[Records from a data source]
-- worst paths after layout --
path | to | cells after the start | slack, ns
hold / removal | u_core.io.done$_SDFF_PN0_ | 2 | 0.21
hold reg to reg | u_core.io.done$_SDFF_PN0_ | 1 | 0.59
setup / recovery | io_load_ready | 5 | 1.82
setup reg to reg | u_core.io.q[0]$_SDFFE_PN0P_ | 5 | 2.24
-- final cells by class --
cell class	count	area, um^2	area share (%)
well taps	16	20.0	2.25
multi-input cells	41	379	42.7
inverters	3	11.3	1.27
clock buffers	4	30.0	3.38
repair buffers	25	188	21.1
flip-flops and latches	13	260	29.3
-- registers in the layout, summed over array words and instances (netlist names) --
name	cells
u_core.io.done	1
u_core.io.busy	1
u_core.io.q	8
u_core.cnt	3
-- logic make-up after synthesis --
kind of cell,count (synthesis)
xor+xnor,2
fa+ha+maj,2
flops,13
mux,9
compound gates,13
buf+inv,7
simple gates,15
### src/rtl/ctrl_pkg.sv
// ctrl_pkg: shared opcode/funct codes, ALU op codes, PC select codes and FSM state encodings
// for the multi-cycle MIPS-subset controller.
package ctrl_pkg;
    typedef enum logic [2:0] {
        S_IF   = 3'b000,
        S_ID   = 3'b001,
        S_EXE  = 3'b010,
        S_MEM  = 3'b011,
        S_WB   = 3'b100,
        S_HALT = 3'b101
    } state_e;

    localparam logic [5:0] OP_R    = 6'b000000;
    localparam logic [5:0] OP_J    = 6'b000010;
    localparam logic [5:0] OP_BEQ  = 6'b000100;
    localparam logic [5:0] OP_ADDI = 6'b001000;
    localparam logic [5:0] OP_ORI  = 6'b001101;
    localparam logic [5:0] OP_LW   = 6'b100011;
    localparam logic [5:0] OP_SW   = 6'b101011;
    localparam logic [5:0] OP_HALT = 6'b111111;

    localparam logic [5:0] FN_ADD = 6'b100000;
    localparam logic [5:0] FN_SUB = 6'b100010;
    localparam logic [5:0] FN_AND = 6'b100100;
    localparam logic [5:0] FN_OR  = 6'b100101;
    localparam logic [5:0] FN_SLT = 6'b101010;
    localparam logic [5:0] FN_SLL = 6'b000000;

    localparam logic [2:0] ALU_ADD = 3'b000;
    localparam logic [2:0] ALU_SUB = 3'b001;
    localparam logic [2:0] ALU_AND = 3'b010;
    localparam logic [2:0] ALU_OR  = 3'b011;
    localparam logic [2:0] ALU_SLT = 3'b100;
    localparam logic [2:0] ALU_SLL = 3'b101;

    localparam logic [1:0] PC_SEQ = 2'b00;
    localparam logic [1:0] PC_BR  = 2'b01;
    localparam logic [1:0] PC_JMP = 2'b10;
endpackage

### src/rtl/alu_op_decode.sv
// alu_op_decode: combinational Opcode/Funct -> ALU operation, shamt select and legality.
// j and the halt opcode are reported illegal here; the controller handles them itself.
module alu_op_decode
    import ctrl_pkg::*;
(
    input  logic [5:0] opcode,
    input  logic [5:0] funct,
    output logic [2:0] alu_op,
    output logic       alu_src_a,
    output logic       legal
);
    always_comb begin
        alu_op    = ALU_ADD;
        alu_src_a = 1'b0;
        legal     = 1'b1;
        case (opcode)
            OP_R: begin
                case (funct)
                    FN_ADD: alu_op = ALU_ADD;
                    FN_SUB: alu_op = ALU_SUB;
                    FN_AND: alu_op = ALU_AND;
                    FN_OR:  alu_op = ALU_OR;
                    FN_SLT: alu_op = ALU_SLT;
                    FN_SLL: begin
                        alu_op    = ALU_SLL;
                        alu_src_a = 1'b1;
                    end
                    default: legal = 1'b0;
                endcase
            end
            OP_ADDI, OP_LW, OP_SW: alu_op = ALU_ADD;
            OP_ORI:  alu_op = ALU_OR;
            OP_BEQ:  alu_op = ALU_SUB;
            default: legal = 1'b0;
        endcase
    end
endmodule

### src/rtl/multicycle_ctrl.sv
// multicycle_ctrl: IF->ID->EXE->MEM->WB sequencer driving all datapath enables and selects.
// Define CTRL_HALT_EN to make opcode 111111 park the FSM in sHALT until reset.
module multicycle_ctrl
    import ctrl_pkg::*;
#(
    parameter int STATE_W = 3
) (
    input  logic               CLK,
    input  logic               RST,
    input  logic [5:0]         Opcode,
    input  logic [5:0]         Funct,
    input  logic               Zero,
    output logic [STATE_W-1:0] State,
    output logic               PCWre,
    output logic [1:0]         PCSrc,
    output logic               IRWre,
    output logic               ExtSel,
    output logic               ALUSrcA,
    output logic               ALUSrcB,
    output logic [2:0]         ALUOp,
    output logic               RegDst,
    output logic               RegWre,
    output logic               MemWre,
    output logic               DBDataSrc
);
`ifdef CTRL_HALT_EN
    localparam logic HALT_EN = 1'b1;
`else
    localparam logic HALT_EN = 1'b0;
`endif

    state_e     state_q, state_d;
    logic [2:0] alu_op;
    logic       alu_src_a, legal;

    alu_op_decode u_dec (
        .opcode   (Opcode),
        .funct    (Funct),
        .alu_op   (alu_op),
        .alu_src_a(alu_src_a),
        .legal    (legal)
    );

    wire is_r    = Opcode == OP_R;
    wire is_j    = Opcode == OP_J;
    wire is_beq  = Opcode == OP_BEQ;
    wire is_addi = Opcode == OP_ADDI;
    wire is_ori  = Opcode == OP_ORI;
    wire is_lw   = Opcode == OP_LW;
    wire is_sw   = Opcode == OP_SW;
    wire is_halt = HALT_EN && Opcode == OP_HALT;

    always_comb begin
        state_d = S_IF;
        case (state_q)
            S_IF:    state_d = S_ID;
            S_ID:    state_d = is_halt ? S_HALT : (legal ? S_EXE : S_IF);
            S_EXE:   state_d = is_beq ? S_IF : ((is_lw || is_sw) ? S_MEM : S_WB);
            S_MEM:   state_d = is_sw ? S_IF : S_WB;
            S_HALT:  state_d = HALT_EN ? S_HALT : S_IF;
            default: state_d = S_IF;
        endcase
    end

    always_ff @(posedge CLK or negedge RST) begin
        if (!RST) state_q <= S_IF;
        else      state_q <= state_d;
    end

    // Every output is gated by RST so nothing reaches the datapath while reset is held.
    wire run = RST;
    assign State     = run ? STATE_W'(state_q) : '0;
    assign IRWre     = run && state_q == S_IF;
    assign PCWre     = run && (state_q == S_IF || (state_q == S_ID && is_j) ||
                               (state_q == S_EXE && is_beq && Zero));
    assign PCSrc     = !run ? PC_SEQ :
                       (state_q == S_ID && is_j) ? PC_JMP :
                       (state_q == S_EXE && is_beq) ? PC_BR : PC_SEQ;
    assign MemWre    = run && state_q == S_MEM && is_sw;
    assign RegWre    = run && state_q == S_WB;
    assign ExtSel    = run && (is_addi || is_lw || is_sw || is_beq);
    assign ALUSrcA   = run && alu_src_a;
    assign ALUSrcB   = run && (is_addi || is_ori || is_lw || is_sw);
    assign ALUOp     = run ? alu_op : ALU_ADD;
    assign RegDst    = run && is_r && legal;
    assign DBDataSrc = run && is_lw;
endmodule
==> src/rtl/imem_loader_if.sv <==
`default_nettype none
// ============================================================================
// imem_loader_if : byte-stream handshake between an image source and the loader
// Revision 1.0
// ============================================================================
interface imem_loader_if;
  logic [7:0] in_data;
  logic       in_valid;
  logic       in_ready;

  modport master (output in_data, output in_valid, input in_ready);
  modport slave  (input in_data, input in_valid, output in_ready);
endinterface
`default_nettype wire

==> src/rtl/imem_loader.sv <==
`default_nettype none
// ============================================================================
// imem_loader : loads a checksummed byte-stream image into instruction memory
// Revision 1.0
// ============================================================================
module imem_loader #(
  parameter int DEPTH  = 32,
  parameter int ADDR_W = 5
) (
  input  wire logic              clk,
  input  wire logic              rst,
  imem_loader_if.slave           s_in,
  input  wire logic              i_load_start,
  output logic                   o_load_busy,
  output logic                   o_load_done,
  output logic                   o_load_err,
  output logic                   o_cpu_run,
  output logic [ADDR_W:0]        o_words_loaded,
  input  wire logic [ADDR_W-1:0] i_fetch_addr,
  output logic [31:0]            o_fetch_instr
);

  typedef enum logic [2:0] {
    S_IDLE = 3'd0,
    S_HDR  = 3'd1,
    S_DATA = 3'd2,
    S_CHK  = 3'd3,
    S_DONE = 3'd4,
    S_ERR  = 3'd5
  } state_t;

  state_t          r_state;
  logic            r_ready;
  logic            r_busy;
  logic            r_done;
  logic            r_err;
  logic [ADDR_W:0] r_words;
  logic [ADDR_W:0] r_n;
  logic [1:0]      r_bcnt;
  logic [7:0]      r_xor;
  logic [23:0]     r_word;
  logic [31:0]     r_mem [DEPTH];

  logic            w_accept;
  logic            w_hdr_ok;
  logic            w_last;
  logic [31:0]     w_word;

  assign w_accept = s_in.in_valid && r_ready;
  assign w_hdr_ok = (s_in.in_data != 8'd0) && (int'(s_in.in_data) <= DEPTH);
  assign w_last   = (r_words + (ADDR_W+1)'(1)) == r_n;
  // Word is assembled MSB first: three buffered bytes plus the one arriving now.
  assign w_word   = {r_word, s_in.in_data};

  always_ff @(posedge clk or posedge rst) begin
    if (rst) begin
      r_state <= S_IDLE;
      r_ready <= 1'b0;
      r_busy  <= 1'b0;
      r_done  <= 1'b0;
      r_err   <= 1'b0;
      r_words <= '0;
      r_n     <= '0;
      r_bcnt  <= '0;
      r_xor   <= '0;
      r_word  <= '0;
      for (int i = 0; i < DEPTH; i++) begin
        r_mem[i] <= '0;
      end
    end else begin
      case (r_state)
        S_IDLE, S_DONE, S_ERR: begin
          if (i_load_start) begin
            r_state <= S_HDR;
            r_ready <= 1'b1;
            r_busy  <= 1'b1;
            r_done  <= 1'b0;
            r_err   <= 1'b0;
            r_words <= '0;
            r_bcnt  <= '0;
            r_xor   <= '0;
          end
        end
        S_HDR: begin
          if (w_accept) begin
            if (w_hdr_ok) begin
              r_n     <= (ADDR_W+1)'(s_in.in_data);
              r_state <= S_DATA;
            end else begin
              r_state <= S_ERR;
              r_ready <= 1'b0;
              r_busy  <= 1'b0;
              r_err   <= 1'b1;
            end
          end
        end
        S_DATA: begin
          if (w_accept) begin
            r_xor  <= r_xor ^ s_in.in_data;
            r_word <= w_word[23:0];
            if (r_bcnt == 2'd3) begin
              r_bcnt                   <= '0;
              r_mem[r_words[ADDR_W-1:0]] <= w_word;
              r_words                  <= r_words + (ADDR_W+1)'(1);
              if (w_last) begin
                r_state <= S_CHK;
              end
            end else begin
              r_bcnt <= r_bcnt + 2'd1;
            end
          end
        end
        S_CHK: begin
          if (w_accept) begin
            r_ready <= 1'b0;
            r_busy  <= 1'b0;
            if (s_in.in_data == r_xor) begin
              r_state <= S_DONE;
              r_done  <= 1'b1;
            end else begin
              r_state <= S_ERR;
              r_err   <= 1'b1;
            end
          end
        end
        default: begin
          r_state <= S_IDLE;
          r_ready <= 1'b0;
          r_busy  <= 1'b0;
        end
      endcase
    end
  end

  assign s_in.in_ready  = r_ready;
  assign o_load_busy    = r_busy;
  assign o_load_done    = r_done;
  assign o_load_err     = r_err;
  assign o_cpu_run      = r_done;
  assign o_words_loaded = r_words;

  always_comb begin
    o_fetch_instr = '0;
    if (int'(i_fetch_addr) < DEPTH) begin
      o_fetch_instr = r_mem[i_fetch_addr];
    end
  end

endmodule
`default_nettype wire
==> src/flat_wrapper.sv <==
// flat-port wrapper written by rule: the top's interface ports become plain ports
module imem_loader_flat 
#(
  parameter int DEPTH  = 32,
  parameter int ADDR_W = 5
)
  (clk, rst, i_load_start, o_load_busy, o_load_done, o_load_err, o_cpu_run, o_words_loaded, i_fetch_addr, o_fetch_instr, s_in_in_data, s_in_in_valid, s_in_in_ready);
  imem_loader_if s_in_i ();
  input  wire logic clk;
  input  wire logic rst;
  input  wire logic i_load_start;
  output logic o_load_busy;
  output logic o_load_done;
  output logic o_load_err;
  output logic o_cpu_run;
  output logic [ADDR_W:0] o_words_loaded;
  input  wire logic [ADDR_W-1:0] i_fetch_addr;
  output logic [31:0] o_fetch_instr;
  input wire logic [$bits(s_in_i.in_data)-1:0] s_in_in_data;
  input wire logic [$bits(s_in_i.in_valid)-1:0] s_in_in_valid;
  output wire logic [$bits(s_in_i.in_ready)-1:0] s_in_in_ready;
  assign s_in_i.in_data = s_in_in_data;
  assign s_in_i.in_valid = s_in_in_valid;
  assign s_in_in_ready = s_in_i.in_ready;
  imem_loader #(.DEPTH(DEPTH), .ADDR_W(ADDR_W)) u_core (.clk(clk), .rst(rst), .s_in(s_in_i), .i_load_start(i_load_start), .o_load_busy(o_load_busy), .o_load_done(o_load_done), .o_load_err(o_load_err), .o_cpu_run(o_cpu_run), .o_words_loaded(o_words_loaded), .i_fetch_addr(i_fetch_addr), .o_fetch_instr(o_fetch_instr));
endmodule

### Prompt
Every line from the line containing "if (!RST) state_q <= S_IF;" through the line containing "(state_q == S_EXE && is_beq &&" in the records above must be retyped exactly. Leave out the rest.

### Solution to the problem
        if (!RST) state_q <= S_IF;
        else      state_q <= state_d;
    end

    // Every output is gated by RST so nothing reaches the datapath while reset is held.
    wire run = RST;
    assign State     = run ? STATE_W'(state_q) : '0;
    assign IRWre     = run && state_q == S_IF;
    assign PCWre     = run && (state_q == S_IF || (state_q == S_ID && is_j) ||
                               (state_q == S_EXE && is_beq && Zero));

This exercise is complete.